(Supplied data)
## config.mk

```make
export PLATFORM = sky130hd
export DESIGN_NAME = uart_rx_cfg
export DESIGN_NICKNAME = d
export VERILOG_FILES = /design/src/rtl/uart_pkg.sv /design/src/rtl/uart_rx_sampler.sv /design/src/rtl/uart_rx_cfg.sv
export SDC_FILE = /design/constraint.sdc
export NUM_CORES = 1
export LEC_CHECK = 0
export ABC_AREA = 1
export CAP_MARGIN = 0
export CELL_PAD_IN_SITES_DETAIL_PLACEMENT = 1
export CELL_PAD_IN_SITES_GLOBAL_PLACEMENT = 1
export CORE_MARGIN = 4
export CORE_UTILIZATION = 42
export DETAILED_ROUTE_END_ITERATION = 10
export HOLD_SLACK_MARGIN = 0.02
export PLACE_DENSITY_LB_ADDON = 0.1
export SYNTH_ARGS = -nofsm -noshare
export SYNTH_HDL_FRONTEND = slang
export SYNTH_SLANG_ARGS = --single-unit
```

## constraint.sdc

```tcl
create_clock -name Clk -period 1.65 [get_ports Clk]
set_clock_uncertainty 0.05 [all_clocks]
set_input_delay 0.4125 -clock Clk [delete_from_list [all_inputs] [get_ports Clk]]
set_output_delay 0.4125 -clock Clk [all_outputs]
set_load 0.01 [all_outputs]
```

(Task details) Take the records shown above and output them again exactly.

(Exercise answer)
## config.mk

```make
export PLATFORM = sky130hd
export DESIGN_NAME = uart_rx_cfg
export DESIGN_NICKNAME = d
export VERILOG_FILES = /design/src/rtl/uart_pkg.sv /design/src/rtl/uart_rx_sampler.sv /design/src/rtl/uart_rx_cfg.sv
export SDC_FILE = /design/constraint.sdc
export NUM_CORES = 1
export LEC_CHECK = 0
export ABC_AREA = 1
export CAP_MARGIN = 0
export CELL_PAD_IN_SITES_DETAIL_PLACEMENT = 1
export CELL_PAD_IN_SITES_GLOBAL_PLACEMENT = 1
export CORE_MARGIN = 4
export CORE_UTILIZATION = 42
export DETAILED_ROUTE_END_ITERATION = 10
export HOLD_SLACK_MARGIN = 0.02
export PLACE_DENSITY_LB_ADDON = 0.1
export SYNTH_ARGS = -nofsm -noshare
export SYNTH_HDL_FRONTEND = slang
export SYNTH_SLANG_ARGS = --single-unit
```

## constraint.sdc

```tcl
create_clock -name Clk -period 1.65 [get_ports Clk]
set_clock_uncertainty 0.05 [all_clocks]
set_input_delay 0.4125 -clock Clk [delete_from_list [all_inputs] [get_ports Clk]]
set_output_delay 0.4125 -clock Clk [all_outputs]
set_load 0.01 [all_outputs]
```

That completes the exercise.